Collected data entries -

+ + + + + + +

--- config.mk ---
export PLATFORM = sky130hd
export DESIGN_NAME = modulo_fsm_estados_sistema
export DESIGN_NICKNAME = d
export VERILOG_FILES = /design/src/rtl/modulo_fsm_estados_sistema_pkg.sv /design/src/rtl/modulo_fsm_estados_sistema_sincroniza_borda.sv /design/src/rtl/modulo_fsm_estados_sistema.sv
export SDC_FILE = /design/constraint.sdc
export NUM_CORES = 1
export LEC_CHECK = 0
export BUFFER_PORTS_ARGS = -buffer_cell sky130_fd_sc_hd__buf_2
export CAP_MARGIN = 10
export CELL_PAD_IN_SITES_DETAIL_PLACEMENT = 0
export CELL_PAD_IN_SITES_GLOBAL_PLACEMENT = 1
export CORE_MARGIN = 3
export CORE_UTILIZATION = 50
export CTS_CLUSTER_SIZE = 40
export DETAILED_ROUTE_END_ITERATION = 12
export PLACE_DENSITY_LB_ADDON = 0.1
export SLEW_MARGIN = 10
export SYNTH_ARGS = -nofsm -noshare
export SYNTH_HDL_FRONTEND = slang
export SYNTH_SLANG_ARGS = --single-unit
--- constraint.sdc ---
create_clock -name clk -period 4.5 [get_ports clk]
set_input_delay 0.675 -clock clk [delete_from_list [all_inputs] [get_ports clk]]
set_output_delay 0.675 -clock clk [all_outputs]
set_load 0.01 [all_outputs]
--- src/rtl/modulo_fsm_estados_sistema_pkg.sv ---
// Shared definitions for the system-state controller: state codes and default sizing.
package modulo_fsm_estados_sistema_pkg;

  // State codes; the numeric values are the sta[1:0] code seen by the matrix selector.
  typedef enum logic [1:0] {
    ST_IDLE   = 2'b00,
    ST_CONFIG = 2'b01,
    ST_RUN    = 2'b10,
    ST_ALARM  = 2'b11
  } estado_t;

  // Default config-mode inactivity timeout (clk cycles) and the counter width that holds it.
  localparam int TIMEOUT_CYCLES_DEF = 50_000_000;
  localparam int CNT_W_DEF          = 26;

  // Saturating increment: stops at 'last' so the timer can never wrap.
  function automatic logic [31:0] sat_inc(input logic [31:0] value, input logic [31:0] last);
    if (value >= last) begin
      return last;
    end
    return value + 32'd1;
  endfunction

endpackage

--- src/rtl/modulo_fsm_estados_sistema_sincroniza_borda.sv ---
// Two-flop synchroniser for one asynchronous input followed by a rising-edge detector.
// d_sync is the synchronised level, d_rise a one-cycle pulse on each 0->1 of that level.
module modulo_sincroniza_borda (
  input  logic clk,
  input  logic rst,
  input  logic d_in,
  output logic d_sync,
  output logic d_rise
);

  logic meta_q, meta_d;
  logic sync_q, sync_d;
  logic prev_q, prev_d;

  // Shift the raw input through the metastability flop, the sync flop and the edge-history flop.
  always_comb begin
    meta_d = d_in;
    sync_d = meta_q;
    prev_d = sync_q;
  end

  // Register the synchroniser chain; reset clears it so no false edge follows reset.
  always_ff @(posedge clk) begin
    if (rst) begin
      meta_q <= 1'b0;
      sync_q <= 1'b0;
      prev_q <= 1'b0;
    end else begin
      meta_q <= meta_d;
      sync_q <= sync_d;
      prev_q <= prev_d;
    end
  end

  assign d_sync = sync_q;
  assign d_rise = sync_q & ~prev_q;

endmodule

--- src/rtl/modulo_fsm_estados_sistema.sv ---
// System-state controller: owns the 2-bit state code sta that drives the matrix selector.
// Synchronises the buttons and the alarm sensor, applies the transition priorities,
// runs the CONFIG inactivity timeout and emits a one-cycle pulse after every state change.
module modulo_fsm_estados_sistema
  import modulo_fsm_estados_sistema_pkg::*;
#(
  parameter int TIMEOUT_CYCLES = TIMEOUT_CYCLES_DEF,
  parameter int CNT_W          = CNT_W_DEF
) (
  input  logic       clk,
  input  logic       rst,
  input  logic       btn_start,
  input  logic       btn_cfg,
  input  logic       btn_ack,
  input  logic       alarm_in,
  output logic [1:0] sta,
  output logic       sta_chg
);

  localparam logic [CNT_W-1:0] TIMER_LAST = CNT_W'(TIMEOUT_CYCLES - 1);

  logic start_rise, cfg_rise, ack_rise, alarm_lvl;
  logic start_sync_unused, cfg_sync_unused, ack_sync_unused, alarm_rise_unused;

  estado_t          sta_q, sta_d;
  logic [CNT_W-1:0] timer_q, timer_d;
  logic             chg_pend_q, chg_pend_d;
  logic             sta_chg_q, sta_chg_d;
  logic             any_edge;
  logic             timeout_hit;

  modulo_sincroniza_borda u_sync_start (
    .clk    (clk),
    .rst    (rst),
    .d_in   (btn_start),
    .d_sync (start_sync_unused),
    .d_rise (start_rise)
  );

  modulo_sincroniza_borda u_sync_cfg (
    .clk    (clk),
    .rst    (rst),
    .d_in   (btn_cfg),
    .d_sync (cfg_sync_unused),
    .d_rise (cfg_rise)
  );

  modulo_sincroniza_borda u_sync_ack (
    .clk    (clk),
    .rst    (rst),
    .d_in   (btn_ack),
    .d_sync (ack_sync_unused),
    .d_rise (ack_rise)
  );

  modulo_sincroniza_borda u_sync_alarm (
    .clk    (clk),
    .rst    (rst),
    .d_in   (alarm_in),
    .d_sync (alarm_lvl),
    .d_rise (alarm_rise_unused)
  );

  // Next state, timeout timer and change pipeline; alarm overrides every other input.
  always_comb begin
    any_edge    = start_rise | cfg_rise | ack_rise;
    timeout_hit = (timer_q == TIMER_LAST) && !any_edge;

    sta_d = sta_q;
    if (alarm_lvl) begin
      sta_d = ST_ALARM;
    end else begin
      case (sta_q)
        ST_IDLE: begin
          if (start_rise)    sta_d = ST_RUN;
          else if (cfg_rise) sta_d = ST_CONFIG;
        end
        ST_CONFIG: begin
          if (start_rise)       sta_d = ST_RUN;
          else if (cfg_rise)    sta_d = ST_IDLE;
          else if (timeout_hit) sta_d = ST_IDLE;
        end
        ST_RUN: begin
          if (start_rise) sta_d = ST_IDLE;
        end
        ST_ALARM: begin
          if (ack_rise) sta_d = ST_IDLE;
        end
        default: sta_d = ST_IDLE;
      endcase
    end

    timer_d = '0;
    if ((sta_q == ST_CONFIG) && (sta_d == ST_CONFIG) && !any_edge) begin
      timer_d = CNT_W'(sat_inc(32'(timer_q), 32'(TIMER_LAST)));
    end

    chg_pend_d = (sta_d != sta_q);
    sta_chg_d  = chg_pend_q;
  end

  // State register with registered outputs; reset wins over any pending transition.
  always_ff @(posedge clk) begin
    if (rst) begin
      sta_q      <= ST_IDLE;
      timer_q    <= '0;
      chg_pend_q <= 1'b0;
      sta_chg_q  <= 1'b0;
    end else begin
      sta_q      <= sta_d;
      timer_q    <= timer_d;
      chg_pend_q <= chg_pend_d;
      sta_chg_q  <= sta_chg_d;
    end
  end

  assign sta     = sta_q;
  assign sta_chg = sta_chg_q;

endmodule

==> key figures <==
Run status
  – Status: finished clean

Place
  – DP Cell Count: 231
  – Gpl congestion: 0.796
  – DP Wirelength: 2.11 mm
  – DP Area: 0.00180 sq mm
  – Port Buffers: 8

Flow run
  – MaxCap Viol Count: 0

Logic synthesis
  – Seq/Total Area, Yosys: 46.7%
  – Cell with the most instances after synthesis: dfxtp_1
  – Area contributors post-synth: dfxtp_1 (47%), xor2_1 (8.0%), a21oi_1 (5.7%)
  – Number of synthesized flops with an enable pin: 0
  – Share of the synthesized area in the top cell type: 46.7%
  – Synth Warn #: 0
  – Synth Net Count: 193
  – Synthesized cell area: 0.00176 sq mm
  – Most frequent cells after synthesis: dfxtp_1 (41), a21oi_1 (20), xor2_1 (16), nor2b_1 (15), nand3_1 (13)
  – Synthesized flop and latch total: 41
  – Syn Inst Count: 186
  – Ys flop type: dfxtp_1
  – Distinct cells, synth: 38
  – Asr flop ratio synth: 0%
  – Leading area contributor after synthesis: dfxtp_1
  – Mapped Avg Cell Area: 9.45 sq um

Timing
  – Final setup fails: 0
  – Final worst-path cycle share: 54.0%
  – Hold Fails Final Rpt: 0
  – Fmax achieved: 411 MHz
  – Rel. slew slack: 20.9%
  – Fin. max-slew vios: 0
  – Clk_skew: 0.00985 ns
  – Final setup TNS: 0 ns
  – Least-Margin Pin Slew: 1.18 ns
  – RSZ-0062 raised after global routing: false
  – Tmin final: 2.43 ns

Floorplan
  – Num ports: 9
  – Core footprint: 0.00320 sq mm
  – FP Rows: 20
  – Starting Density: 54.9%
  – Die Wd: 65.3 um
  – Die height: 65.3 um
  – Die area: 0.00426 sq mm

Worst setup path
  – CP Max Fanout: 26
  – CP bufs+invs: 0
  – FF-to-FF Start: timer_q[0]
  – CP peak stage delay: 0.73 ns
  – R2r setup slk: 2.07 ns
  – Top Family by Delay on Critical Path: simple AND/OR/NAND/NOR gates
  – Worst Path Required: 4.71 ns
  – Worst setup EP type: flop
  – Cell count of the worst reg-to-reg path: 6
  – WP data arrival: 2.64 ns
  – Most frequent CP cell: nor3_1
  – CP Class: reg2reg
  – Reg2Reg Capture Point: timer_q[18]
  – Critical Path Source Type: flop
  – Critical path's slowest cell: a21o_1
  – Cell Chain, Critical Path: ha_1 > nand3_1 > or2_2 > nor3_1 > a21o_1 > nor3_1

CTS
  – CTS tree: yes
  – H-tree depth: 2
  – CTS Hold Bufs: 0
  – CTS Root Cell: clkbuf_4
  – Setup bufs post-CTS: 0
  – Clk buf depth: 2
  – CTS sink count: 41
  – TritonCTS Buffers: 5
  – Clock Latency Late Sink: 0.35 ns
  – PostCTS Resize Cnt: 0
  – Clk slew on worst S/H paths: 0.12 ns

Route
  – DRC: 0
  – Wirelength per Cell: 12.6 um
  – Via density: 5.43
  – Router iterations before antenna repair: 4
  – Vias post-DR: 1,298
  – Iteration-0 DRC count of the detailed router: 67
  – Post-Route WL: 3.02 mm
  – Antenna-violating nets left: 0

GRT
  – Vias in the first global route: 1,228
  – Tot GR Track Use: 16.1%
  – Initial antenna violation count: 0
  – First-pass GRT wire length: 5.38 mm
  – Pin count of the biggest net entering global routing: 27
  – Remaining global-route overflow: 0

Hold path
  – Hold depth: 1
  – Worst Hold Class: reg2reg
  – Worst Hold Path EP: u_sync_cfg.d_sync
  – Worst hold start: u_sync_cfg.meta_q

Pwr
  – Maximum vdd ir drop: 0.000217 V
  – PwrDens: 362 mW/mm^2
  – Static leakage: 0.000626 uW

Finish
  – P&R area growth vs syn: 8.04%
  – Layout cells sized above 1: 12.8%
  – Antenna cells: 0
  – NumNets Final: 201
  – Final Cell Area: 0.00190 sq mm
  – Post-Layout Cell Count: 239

+ + + + + + +

Exercise instructions - Write the opening line of the data above and every line after it, exactly, stopping once you have written the line with "set_input_delay 0.675 -clock".

Output -
--- config.mk ---
export PLATFORM = sky130hd
export DESIGN_NAME = modulo_fsm_estados_sistema
export DESIGN_NICKNAME = d
export VERILOG_FILES = /design/src/rtl/modulo_fsm_estados_sistema_pkg.sv /design/src/rtl/modulo_fsm_estados_sistema_sincroniza_borda.sv /design/src/rtl/modulo_fsm_estados_sistema.sv
export SDC_FILE = /design/constraint.sdc
export NUM_CORES = 1
export LEC_CHECK = 0
export BUFFER_PORTS_ARGS = -buffer_cell sky130_fd_sc_hd__buf_2
export CAP_MARGIN = 10
export CELL_PAD_IN_SITES_DETAIL_PLACEMENT = 0
export CELL_PAD_IN_SITES_GLOBAL_PLACEMENT = 1
export CORE_MARGIN = 3
export CORE_UTILIZATION = 50
export CTS_CLUSTER_SIZE = 40
export DETAILED_ROUTE_END_ITERATION = 12
export PLACE_DENSITY_LB_ADDON = 0.1
export SLEW_MARGIN = 10
export SYNTH_ARGS = -nofsm -noshare
export SYNTH_HDL_FRONTEND = slang
export SYNTH_SLANG_ARGS = --single-unit
--- constraint.sdc ---
create_clock -name clk -period 4.5 [get_ports clk]
set_input_delay 0.675 -clock clk [delete_from_list [all_inputs] [get_ports clk]]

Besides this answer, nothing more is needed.